Instructions to follow
Give again, word for word, every line in the entries below from the line with "pos_y_2 <= 11'd45;" up to and including the line with "pos_y_2 <= 0;", and no other line.

Dataset entries
Source: an optimization exercise on an open RTL-to-GDS flow (aim: small area). Production flows keep margins and buffers that such runs may drop.
Function was checked by simulation only, so behaviour that the tests miss may differ from the original.
Power and IR drop assume default switching activity.

==> flow/design.v <==
module video_uut (
    input  wire         clk_i           , 
    input  wire         rst_i           , 
    input  wire         cen_i           , 
    input  wire         vid_sel_i       , 
    input  wire [29:0]  probes_i,
    input  wire [7:0]   square_length_1_i ,
    input  wire [7:0]   square_length_2_i ,
    input  wire [1:0]   speed_mult_1_i,
    input  wire [1:0]   speed_mult_2_i,
    input  wire [19:0]  vdat_bars_i     , 
    input  wire [19:0]  vdat_colour_i   , 
    input  wire [3:0]   fvht_i          , 
    output wire [3:0]   fvht_o          ,
    output wire [19:0]  video_o
);
reg [7:0]  square_length_1;
reg [7:0]  square_length_2;
reg [1:0]  speed_mult_1;
reg [1:0]  speed_mult_2;
reg [1:0]  speed_mult_3;
reg [3:0]  fvht_d1;
reg [3:0]  fvht_d2;
reg [3:0]  fvht_d3;
reg [11:0] column_counter;
reg [11:0] line_counter;
reg [19:0] probe_px;
reg [11:0] pos_x_1;
reg [10:0] pos_y_1;
reg [11:0] pos_x_2;
reg [10:0] pos_y_2;
reg [3:0]  direction;  
reg [19:0] sq1_px;
reg        sq1_on;
reg        sq2_on;
reg        sq2_odd;
reg [19:0] vdat_bars_d1;
reg [19:0] out_color;
reg [19:0] vid_d1;
function automatic [12:0] add12;    
    input [11:0] a;
    input [11:0] b;
    input        ci;
    integer i;
    reg c;
    begin
        c = ci;
        for (i = 0; i < 12; i = i + 1) begin
            add12[i] = a[i] ^ b[i] ^ c;
            c = (a[i] & b[i]) | (c & (a[i] ^ b[i]));
        end
        add12[12] = c;
    end
endfunction
function automatic lt12;            
    input [11:0] a;
    input [11:0] b;
    integer i;
    reg l;
    begin
        l = 1'b0;
        for (i = 0; i < 12; i = i + 1)
            l = (~a[i] & b[i]) | (~a[i] & l) | (b[i] & l);
        lt12 = l;
    end
endfunction
function automatic [11:0] move12;
    input [11:0] pos;
    input [4:0]  s;
    input        d;
    reg [12:0] lo;
    reg k;
    integer i;
    begin
        lo = add12({7'b0, pos[4:0]}, {7'b0, s ^ {5{d}}}, d);
        move12[4:0] = lo[4:0];
        k = lo[5] ^ d;
        for (i = 5; i < 12; i = i + 1) begin
            move12[i] = pos[i] ^ k;
            k = k & (pos[i] ^ d);
        end
    end
endfunction
localparam [19:0] FLAT = {10'h050, 10'h200};
wire h_in = fvht_i[1];
wire h_d  = fvht_d1[1];
wire h_neg = ~h_in & h_d;
wire h_pos = h_in & ~h_d;
wire new_frame = fvht_i[2] & ~fvht_d1[2];
wire col_clr  = rst_i | (cen_i & h_neg);
wire line_clr = rst_i | (cen_i & h_pos & new_frame);
wire line_en  = cen_i & h_pos;
wire nf       = cen_i & new_frame;
wire [12:0] col_inc  = add12(column_counter, 12'd0, cen_i);
wire [12:0] line_inc = add12(line_counter, 12'd0, line_en);
wire [11:0] column_next = col_clr ? 12'd0 : col_inc[11:0];
wire [11:0] line_next   = line_clr ? 12'd0 : line_inc[11:0];
wire [12:0] sx1  = add12(pos_x_1, {4'b0, square_length_1}, 1'b0);
wire [12:0] sy1f = add12({1'b0, pos_y_1}, {4'b0, square_length_1}, 1'b0);
wire [12:0] sx2  = add12(pos_x_2, {4'b0, square_length_2}, 1'b0);
wire [12:0] sy2f = add12({1'b0, pos_y_2}, {4'b0, square_length_2}, 1'b0);
wire [10:0] sy1 = sy1f[10:0];
wire [10:0] sy2 = sy2f[10:0];
wire hit1 = lt12(pos_x_1, column_counter) && lt12(column_counter, sx1[11:0]) &&
            lt12({1'b0, pos_y_1}, line_counter) && lt12(line_counter, {1'b0, sy1});
wire hit2 = lt12(pos_x_2, column_counter) && lt12(column_counter, sx2[11:0]) &&
            lt12({1'b0, pos_y_2}, line_counter) && lt12(line_counter, {1'b0, sy2});
wire [3:0] p1 = (speed_mult_1 * speed_mult_3) & {4{nf}};
wire [3:0] p2 = (speed_mult_2 * speed_mult_3) & {4{nf}};
wire [11:0] mx1 = move12(pos_x_1, {p1, 1'b0}, direction[0]);
wire [11:0] my1 = move12({1'b0, pos_y_1}, {p1, 1'b0}, direction[1]);
wire [11:0] mx2 = move12(pos_x_2, {p2, 1'b0}, direction[2]);
wire [11:0] my2 = move12({1'b0, pos_y_2}, {p2, 1'b0}, direction[3]);
wire x1_oob = pos_x_1[11] | (pos_x_1[10:3] == 8'd0 && pos_x_1[2:0] < 3'd6);
wire x1_hi  = sx1 > 13'd1919;
wire y1_hi  = (pos_y_1[10] | pos_y_1[9]) & (sy1 >= 11'd1124);
wire y1_lo  = pos_y_1 <= 11'd45;
wire x2_oob = pos_x_2[11] | (pos_x_2[10:3] == 8'd0 && pos_x_2[2:0] < 3'd6);
wire x2_hi  = sx2 >= 13'd1919;
wire y2_hi  = (pos_y_2[10] | pos_y_2[9]) & (sy2 >= 11'd1124);
wire y2_lo  = pos_y_2 <= 11'd45;
wire [11:0] pos_x_1_next = (nf & x1_oob) ? 12'd6 :
                           (nf & x1_hi)  ? 12'd1918 - {4'b0, square_length_1} : mx1[11:0];
wire [10:0] pos_y_1_next = (nf & y1_hi)  ? 11'd1119 - {3'b0, square_length_1} :
                           (nf & y1_lo)  ? 11'd50 : my1[10:0];
wire [11:0] pos_x_2_next = (nf & x2_oob) ? 12'd6 :
                           (nf & x2_hi)  ? 12'd1915 - {4'b0, square_length_2} : mx2[11:0];
wire [10:0] pos_y_2_next = (nf & y2_hi)  ? 11'd1123 - {3'b0, square_length_2} :
                           (nf & y2_lo)  ? 11'd50 : my2[10:0];
wire [3:0] direction_next = {
    (nf & y2_hi) ? 1'b1 : (nf & y2_lo) ? 1'b0 : direction[3],
    (nf & x2_oob) ? 1'b0 : (nf & x2_hi) ? 1'b1 : direction[2],
    (nf & y1_hi) ? 1'b1 : (nf & y1_lo) ? 1'b0 : direction[1],
    (nf & x1_oob) ? 1'b0 : (nf & x1_hi) ? 1'b1 : direction[0]};
wire [19:0] probe_sel = {probes_i[29:20], column_next[0] ? probes_i[9:0] : probes_i[19:10]};
wire [19:0] sq2 = {10'h216, sq2_odd ? 10'h0cf : 10'h0fd};
wire both  = sq1_on & sq2_on;
wire any   = sq1_on | sq2_on;
wire mixed = vid_sel_i ? any : both;
wire [19:0] opx = sq1_on ? sq1_px : sq2_on ? sq2 : vid_sel_i ? vdat_bars_d1 : FLAT;
wire [19:0] opy = mixed ? (both ? sq2 : vdat_bars_d1) : 20'd0;
wire [12:0] sum_lf = add12({2'b0, opx[19:10]}, {2'b0, opy[19:10]}, 1'b0);
wire [12:0] sum_cf = add12({2'b0, opx[9:0]}, {2'b0, opy[9:0]}, 1'b0);
wire [19:0] out_next = {sum_lf[9:0], mixed ? {1'b0, sum_cf[9:1]} : sum_cf[9:0]};
always @(posedge clk_i) begin
    column_counter <= column_next;
    line_counter   <= line_next;
    if (rst_i) begin
        pos_x_1 <= 0;
        pos_y_1 <= 0;
        pos_x_2 <= 0;
        pos_y_2 <= 0;
        direction <= 0;
    end else begin
        pos_x_1 <= pos_x_1_next;
        pos_y_1 <= pos_y_1_next;
        pos_x_2 <= pos_x_2_next;
        pos_y_2 <= pos_y_2_next;
        direction <= direction_next;
    end
end
always @(posedge clk_i) begin
    if (rst_i) begin
        speed_mult_2 <= 0;
        fvht_d1 <= 0;
        fvht_d2 <= 0;
        fvht_d3 <= 0;
        sq1_on <= 0;
        sq2_on <= 0;
        vdat_bars_d1 <= 0;
        out_color <= 0;
        vid_d1 <= 0;
    end else if (cen_i) begin
        speed_mult_2 <= (~|speed_mult_2_i) ? 2'd1 : speed_mult_2_i;
        fvht_d1 <= fvht_i;
        fvht_d2 <= fvht_d1;
        fvht_d3 <= fvht_d2;
        sq1_on <= hit1 && (|probe_px);
        sq2_on <= hit2;
        vdat_bars_d1 <= vdat_bars_i;
        out_color <= out_next;
        vid_d1 <= out_color;
    end
end
always @(posedge clk_i) begin
    if (cen_i) begin
        square_length_1 <= (~|square_length_1_i) ? 8'd50 : square_length_1_i;
        square_length_2 <= (~|square_length_2_i) ? 8'd50 : square_length_2_i;
        speed_mult_1 <= (~|speed_mult_1_i) ? 2'd1 : speed_mult_1_i;
        speed_mult_3 <= speed_mult_2;
        probe_px <= probe_sel;
        sq1_px <= probe_px;
        sq2_odd <= column_counter[0];
    end
end
assign fvht_o  = fvht_d3;
assign video_o = vid_d1;
endmodule
Settings: LEC_CHECK=0, ABC_AREA=1, CAP_MARGIN=20, CORE_MARGIN=2, CORE_UTILIZATION=45, SLEW_MARGIN=20; clock period 6.7 ns.
standard.sh (not shown) runs the stock make flow with config.mk's settings and CLKGATE_MAP_FILE= SYNTH_SCRIPT=/design/flow/synth_recipe.tcl, a recipe that flattens the netlist after the stock synthesis.
==> flow/flow/run.sh <==
#!/bin/bash
# Standard ORFS flow with the standard synthesis, plus:
#  - area-driven restructuring of the combinational logic after floorplan
#  - port buffers from the smallest buffer cell
#  - clock tree of clkbuf_8 sink clusters (up to 14 flops), no dummy loads
set -euo pipefail
ARGS=("BUFFER_PORTS_ARGS=-buffer_cell sky130_fd_sc_hd__buf_1"
      "CTS_ARGS=-sink_clustering_enable -repair_clock_nets -buf_list sky130_fd_sc_hd__clkbuf_8 -sink_clustering_size 14 -sink_clustering_max_diameter 80 -dont_use_dummy_load")
bash standard.sh "${ARGS[@]}" floorplan > standard_floorplan.log 2>&1
export RES_DIR=$PWD/orfs/results/$FLOW_PLATFORM/video_uut/base
export RMP_DIR=$PWD/rmp
export DONT_USE="sky130_fd_sc_hd__probe_p_8 sky130_fd_sc_hd__probec_p_8 sky130_fd_sc_hd__lpflow_*"
# the mapping library for the restructuring leaves out the don't-use cells
mkdir -p "$RMP_DIR"
export RMP_LIB=$RMP_DIR/mapping.lib
python3 flow/filter_lib.py "$FLOW_HOME/platforms/sky130hd/lib/sky130_fd_sc_hd__tt_025C_1v80.lib" "$RMP_LIB" "$DONT_USE" > filter_lib.log 2>&1
openroad -no_init -exit flow/restructure.tcl > restructure.log 2>&1
bash standard.sh "${ARGS[@]}" finish > standard_finish.log 2>&1
Other scripts of this flow, unchanged in this note and not shown: flow/flow/filter_lib.py, flow/flow/restructure.tcl
Edit:
--- a/flow/design.v
+++ b/flow/design.v
@@ -64,23 +64,6 @@
         lt12 = l;
     end
 endfunction
-function automatic [11:0] move12;
-    input [11:0] pos;
-    input [4:0]  s;
-    input        d;
-    reg [12:0] lo;
-    reg k;
-    integer i;
-    begin
-        lo = add12({7'b0, pos[4:0]}, {7'b0, s ^ {5{d}}}, d);
-        move12[4:0] = lo[4:0];
-        k = lo[5] ^ d;
-        for (i = 5; i < 12; i = i + 1) begin
-            move12[i] = pos[i] ^ k;
-            k = k & (pos[i] ^ d);
-        end
-    end
-endfunction
 localparam [19:0] FLAT = {10'h050, 10'h200};
 wire h_in = fvht_i[1];
 wire h_d  = fvht_d1[1];
@@ -107,10 +90,10 @@
             lt12({1'b0, pos_y_2}, line_counter) && lt12(line_counter, {1'b0, sy2});
 wire [3:0] p1 = (speed_mult_1 * speed_mult_3) & {4{nf}};
 wire [3:0] p2 = (speed_mult_2 * speed_mult_3) & {4{nf}};
-wire [11:0] mx1 = move12(pos_x_1, {p1, 1'b0}, direction[0]);
-wire [11:0] my1 = move12({1'b0, pos_y_1}, {p1, 1'b0}, direction[1]);
-wire [11:0] mx2 = move12(pos_x_2, {p2, 1'b0}, direction[2]);
-wire [11:0] my2 = move12({1'b0, pos_y_2}, {p2, 1'b0}, direction[3]);
+wire [12:0] mx1 = add12(pos_x_1, {{7{direction[0]}}, {p1, 1'b0} ^ {5{direction[0]}}}, direction[0]);
+wire [12:0] my1 = add12({1'b0, pos_y_1}, {{7{direction[1]}}, {p1, 1'b0} ^ {5{direction[1]}}}, direction[1]);
+wire [12:0] mx2 = add12(pos_x_2, {{7{direction[2]}}, {p2, 1'b0} ^ {5{direction[2]}}}, direction[2]);
+wire [12:0] my2 = add12({1'b0, pos_y_2}, {{7{direction[3]}}, {p2, 1'b0} ^ {5{direction[3]}}}, direction[3]);
 wire x1_oob = pos_x_1[11] | (pos_x_1[10:3] == 8'd0 && pos_x_1[2:0] < 3'd6);
 wire x1_hi  = sx1 > 13'd1919;
 wire y1_hi  = (pos_y_1[10] | pos_y_1[9]) & (sy1 >= 11'd1124);
Non-clock buffer count rose by 4. Synthesized cell count shrinks by 4.4%. Routed wire length goes up by 3.0%. Flip-flop and latch count is unchanged. Total power climbs by 0.65%. Global-route usage increases by 0.80 points. Die area fell by 0.70%. Sequential power barely changes. Worst setup slack got worse by 0.18 ns.

what the ideal ports hide:
In the flow no input, the clock included, has a driving cell. The finished layouts below were timed again as built, in two steps.
Step 1: set_driving_cell puts a clkbuf_16 on clk_i and a buf_2 on each other input, an assumption about the parent block.
Step 2 times the ports against the registers' clock, not the clock port: input delays grow and output delays shrink by t, the midpoint of the rising clock arrivals with the driver on.
Slacks: no drivers / after step 1 / after step 2; pairs: no drivers / after step 1.
run | t (ns) | setup WS [ns] | latest minus earliest clock arrival (ns)
the first run | 0.571 | 1.381 / 1.381 / 0.999 | 0.043 / 0.043
the second run | 0.553 | 1.205 / 1.226 / 0.673 | 0.070 / 0.070
After both steps every run listed still meets setup and hold. The setup slack of the second run, which loses most, moves by +0.021 ns with the drivers and by -0.532 ns with both steps.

Output of the task
wire y2_lo  = pos_y_2 <= 11'd45;
wire [11:0] pos_x_1_next = (nf & x1_oob) ? 12'd6 :
                           (nf & x1_hi)  ? 12'd1918 - {4'b0, square_length_1} : mx1[11:0];
wire [10:0] pos_y_1_next = (nf & y1_hi)  ? 11'd1119 - {3'b0, square_length_1} :
                           (nf & y1_lo)  ? 11'd50 : my1[10:0];
wire [11:0] pos_x_2_next = (nf & x2_oob) ? 12'd6 :
                           (nf & x2_hi)  ? 12'd1915 - {4'b0, square_length_2} : mx2[11:0];
wire [10:0] pos_y_2_next = (nf & y2_hi)  ? 11'd1123 - {3'b0, square_length_2} :
                           (nf & y2_lo)  ? 11'd50 : my2[10:0];
wire [3:0] direction_next = {
    (nf & y2_hi) ? 1'b1 : (nf & y2_lo) ? 1'b0 : direction[3],
    (nf & x2_oob) ? 1'b0 : (nf & x2_hi) ? 1'b1 : direction[2],
    (nf & y1_hi) ? 1'b1 : (nf & y1_lo) ? 1'b0 : direction[1],
    (nf & x1_oob) ? 1'b0 : (nf & x1_hi) ? 1'b1 : direction[0]};
wire [19:0] probe_sel = {probes_i[29:20], column_next[0] ? probes_i[9:0] : probes_i[19:10]};
wire [19:0] sq2 = {10'h216, sq2_odd ? 10'h0cf : 10'h0fd};
wire both  = sq1_on & sq2_on;
wire any   = sq1_on | sq2_on;
wire mixed = vid_sel_i ? any : both;
wire [19:0] opx = sq1_on ? sq1_px : sq2_on ? sq2 : vid_sel_i ? vdat_bars_d1 : FLAT;
wire [19:0] opy = mixed ? (both ? sq2 : vdat_bars_d1) : 20'd0;
wire [12:0] sum_lf = add12({2'b0, opx[19:10]}, {2'b0, opy[19:10]}, 1'b0);
wire [12:0] sum_cf = add12({2'b0, opx[9:0]}, {2'b0, opy[9:0]}, 1'b0);
wire [19:0] out_next = {sum_lf[9:0], mixed ? {1'b0, sum_cf[9:1]} : sum_cf[9:0]};
always @(posedge clk_i) begin
    column_counter <= column_next;
    line_counter   <= line_next;
    if (rst_i) begin
        pos_x_1 <= 0;
        pos_y_1 <= 0;
        pos_x_2 <= 0;
        pos_y_2 <= 0;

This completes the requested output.